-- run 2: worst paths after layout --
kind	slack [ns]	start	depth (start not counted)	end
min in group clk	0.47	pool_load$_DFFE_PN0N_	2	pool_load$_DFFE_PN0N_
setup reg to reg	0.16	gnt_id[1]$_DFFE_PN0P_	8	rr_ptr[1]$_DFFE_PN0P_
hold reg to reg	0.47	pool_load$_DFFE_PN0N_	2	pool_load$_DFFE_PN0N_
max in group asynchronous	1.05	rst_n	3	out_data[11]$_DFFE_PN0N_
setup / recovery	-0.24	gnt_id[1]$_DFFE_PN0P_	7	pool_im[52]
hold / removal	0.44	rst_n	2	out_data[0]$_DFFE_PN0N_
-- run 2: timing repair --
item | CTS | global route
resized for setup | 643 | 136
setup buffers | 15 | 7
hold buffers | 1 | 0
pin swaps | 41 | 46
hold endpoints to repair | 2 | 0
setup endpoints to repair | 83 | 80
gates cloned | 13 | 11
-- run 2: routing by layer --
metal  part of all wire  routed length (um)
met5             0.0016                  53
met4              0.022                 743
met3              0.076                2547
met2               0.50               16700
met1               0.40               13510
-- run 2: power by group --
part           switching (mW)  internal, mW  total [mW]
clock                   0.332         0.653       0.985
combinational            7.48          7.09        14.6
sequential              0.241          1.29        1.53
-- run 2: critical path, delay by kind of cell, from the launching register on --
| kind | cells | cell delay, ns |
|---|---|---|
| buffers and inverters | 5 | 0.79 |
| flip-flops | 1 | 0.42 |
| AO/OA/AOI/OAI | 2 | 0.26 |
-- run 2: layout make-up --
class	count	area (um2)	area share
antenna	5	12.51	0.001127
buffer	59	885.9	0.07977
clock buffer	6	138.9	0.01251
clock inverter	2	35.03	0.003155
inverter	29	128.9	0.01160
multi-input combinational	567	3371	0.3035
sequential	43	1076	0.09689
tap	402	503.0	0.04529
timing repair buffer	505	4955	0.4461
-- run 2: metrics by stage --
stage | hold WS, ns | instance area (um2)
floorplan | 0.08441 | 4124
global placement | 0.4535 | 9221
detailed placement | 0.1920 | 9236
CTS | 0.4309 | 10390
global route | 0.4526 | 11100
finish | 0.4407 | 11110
$ cat src/rtl/pd_velocity_controller.sv
// -----------------------------------------------------------------------------
// pd_velocity_controller
//
// Sampled fixed-point PD velocity loop driving a sign/magnitude PWM output.
// Every SAMPLE_DIV enabled cycles the controller captures target/current
// velocity and the Kp/Kd gains. It computes
//   u = (Kp*err + Kd*(err - prev_err)) >>> GAIN_SHIFT
// and loads |u| (clipped to 1023) and sign(u) into a shadow register. The
// shadow value is applied at the next PWM counter wrap, so every PWM period
// is whole.
//
// Optional feature macro: PD_DEADBAND_EN. When it is defined, any error with
// |err| <= DEADBAND is treated as zero.
//
// Ports:
//   clk          system clock, rising edge
//   reset        synchronous active-high reset
//   enable       run control; low clears the controller like reset
//   target_vel   [9:0] unsigned commanded velocity
//   current_vel  [9:0] unsigned measured velocity
//   Kp, Kd       [3:0] unsigned gains from the fuzzy tuner
//   pwm_out      registered PWM drive
//   dir          0 = forward, 1 = reverse (applied register)
//   duty         [9:0] applied duty (applied register)
//   duty_valid   one-cycle pulse when a new duty has been computed
// -----------------------------------------------------------------------------
module pd_velocity_controller #(
    parameter int SAMPLE_DIV = 1024,
    parameter int GAIN_SHIFT = 2,
    parameter int DEADBAND   = 4
) (
    input  logic       clk,
    input  logic       reset,
    input  logic       enable,
    input  logic [9:0] target_vel,
    input  logic [9:0] current_vel,
    input  logic [3:0] Kp,
    input  logic [3:0] Kd,
    output logic       pwm_out,
    output logic       dir,
    output logic [9:0] duty,
    output logic       duty_valid
);

    localparam int               CNT_W    = (SAMPLE_DIV > 1) ? $clog2(SAMPLE_DIV) : 1;
    localparam logic [CNT_W-1:0] CNT_MAX  = CNT_W'(SAMPLE_DIV - 1);
    localparam logic [9:0]       DUTY_MAX = 10'd1023;

    // Elaboration-time hook: this block only exists for illegal parameter values.
    if (SAMPLE_DIV < 8 || GAIN_SHIFT < 0 || DEADBAND < 0) begin : g_illegal_params
    end

    typedef enum logic [1:0] {
        S_IDLE,
        S_CAPTURE,
        S_MULT,
        S_SAT
    } state_t;

    state_t             state_q, state_d;
    logic [CNT_W-1:0]   smp_cnt_q;
    logic [9:0]         pwm_cnt_q;
    logic [3:0]         kp_q, kd_q;
    logic signed [10:0] err_q, prev_err_q;
    logic signed [11:0] derr_q;
    logic signed [14:0] p_q;
    logic signed [15:0] d_q;
    logic [9:0]         shadow_duty_q, duty_q;
    logic               shadow_dir_q, dir_q;
    logic               pwm_q, duty_valid_q;

    logic               clear, tick, wrap, load;
    logic signed [10:0] err_raw, err_cap;
    logic signed [11:0] derr_c;
    logic signed [14:0] p_c;
    logic signed [15:0] d_c;
    logic signed [16:0] sum_c, u_c;
    logic [16:0]        u_abs;
    logic [9:0]         mag_c;
    logic               dir_c;

    // Dropping enable clears everything exactly like reset.
    assign clear = reset | ~enable;
    assign tick  = (smp_cnt_q == CNT_MAX);
    assign wrap  = (pwm_cnt_q == DUTY_MAX);
    assign load  = (state_q == S_SAT);

    always_comb begin
        // NOTE: give every always_comb output a default first; a path that
        // leaves it unassigned would infer a latch.
        state_d = state_q;
        case (state_q)
            S_IDLE:    if (tick) state_d = S_CAPTURE;
            S_CAPTURE: state_d = S_MULT;
            S_MULT:    state_d = S_SAT;
            S_SAT:     state_d = S_IDLE;
            default:   state_d = S_IDLE;
        endcase
    end

`ifdef PD_DEADBAND_EN
    localparam logic [10:0] DB_TH = 11'(DEADBAND);
    logic [10:0] err_abs;
`endif

    always_comb begin
        err_raw = $signed({1'b0, target_vel}) - $signed({1'b0, current_vel});
`ifdef PD_DEADBAND_EN
        err_abs = err_raw[10] ? unsigned'(-err_raw) : unsigned'(err_raw);
        err_cap = (err_abs <= DB_TH) ? '0 : err_raw;
`else
        err_cap = err_raw;
`endif
        derr_c = $signed({err_cap[10], err_cap}) - $signed({prev_err_q[10], prev_err_q});

        // Gains are unsigned, so they are zero-extended before the signed multiply.
        p_c = $signed({11'b0, kp_q}) * $signed({{4{err_q[10]}}, err_q});
        d_c = $signed({12'b0, kd_q}) * $signed({{4{derr_q[11]}}, derr_q});

        sum_c = $signed({{2{p_q[14]}}, p_q}) + $signed({d_q[15], d_q});
        u_c   = sum_c >>> GAIN_SHIFT;   // arithmetic shift rounds toward -inf
        dir_c = u_c[16];
        u_abs = u_c[16] ? unsigned'(-u_c) : unsigned'(u_c);
        mag_c = (u_abs > 17'd1023) ? DUTY_MAX : u_abs[9:0];
    end

    // NOTE: sequential state is only ever assigned with non-blocking (<=), so
    // every register samples the values from before the clock edge.
    always_ff @(posedge clk) begin
        if (clear) begin
            state_q       <= S_IDLE;
            smp_cnt_q     <= '0;
            pwm_cnt_q     <= '0;
            kp_q          <= '0;
            kd_q          <= '0;
            err_q         <= '0;
            prev_err_q    <= '0;
            derr_q        <= '0;
            p_q           <= '0;
            d_q           <= '0;
            shadow_duty_q <= '0;
            shadow_dir_q  <= 1'b0;
            duty_q        <= '0;
            dir_q         <= 1'b0;
            pwm_q         <= 1'b0;
            duty_valid_q  <= 1'b0;
        end else begin
            state_q      <= state_d;
            smp_cnt_q    <= tick ? '0 : smp_cnt_q + CNT_W'(1);
            pwm_cnt_q    <= pwm_cnt_q + 10'd1;   // free-running 0..1023
            pwm_q        <= (pwm_cnt_q < duty_q);
            duty_valid_q <= load;

            if (state_q == S_CAPTURE) begin
                kp_q       <= Kp;
                kd_q       <= Kd;
                err_q      <= err_cap;
                derr_q     <= derr_c;
                prev_err_q <= err_cap;
            end

            if (state_q == S_MULT) begin
                p_q <= p_c;
                d_q <= d_c;
            end

            if (load) begin
                shadow_duty_q <= mag_c;
                shadow_dir_q  <= dir_c;
            end

            // Apply at the period boundary only; a result finishing on the
            // wrap cycle itself bypasses the shadow so it is not a period late.
            if (wrap) begin
                duty_q <= load ? mag_c : shadow_duty_q;
                dir_q  <= load ? dir_c : shadow_dir_q;
            end
        end
    end

    assign pwm_out    = pwm_q;
    assign dir        = dir_q;
    assign duty       = duty_q;
    assign duty_valid = duty_valid_q;

endmodule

Assignment
Would you please transcribe the lines above exactly, starting with the first line of the material and ending with the line that has "-- run 2: routing"?

Task output
-- run 2: worst paths after layout --
kind	slack [ns]	start	depth (start not counted)	end
min in group clk	0.47	pool_load$_DFFE_PN0N_	2	pool_load$_DFFE_PN0N_
setup reg to reg	0.16	gnt_id[1]$_DFFE_PN0P_	8	rr_ptr[1]$_DFFE_PN0P_
hold reg to reg	0.47	pool_load$_DFFE_PN0N_	2	pool_load$_DFFE_PN0N_
max in group asynchronous	1.05	rst_n	3	out_data[11]$_DFFE_PN0N_
setup / recovery	-0.24	gnt_id[1]$_DFFE_PN0P_	7	pool_im[52]
hold / removal	0.44	rst_n	2	out_data[0]$_DFFE_PN0N_
-- run 2: timing repair --
item | CTS | global route
resized for setup | 643 | 136
setup buffers | 15 | 7
hold buffers | 1 | 0
pin swaps | 41 | 46
hold endpoints to repair | 2 | 0
setup endpoints to repair | 83 | 80
gates cloned | 13 | 11
-- run 2: routing by layer --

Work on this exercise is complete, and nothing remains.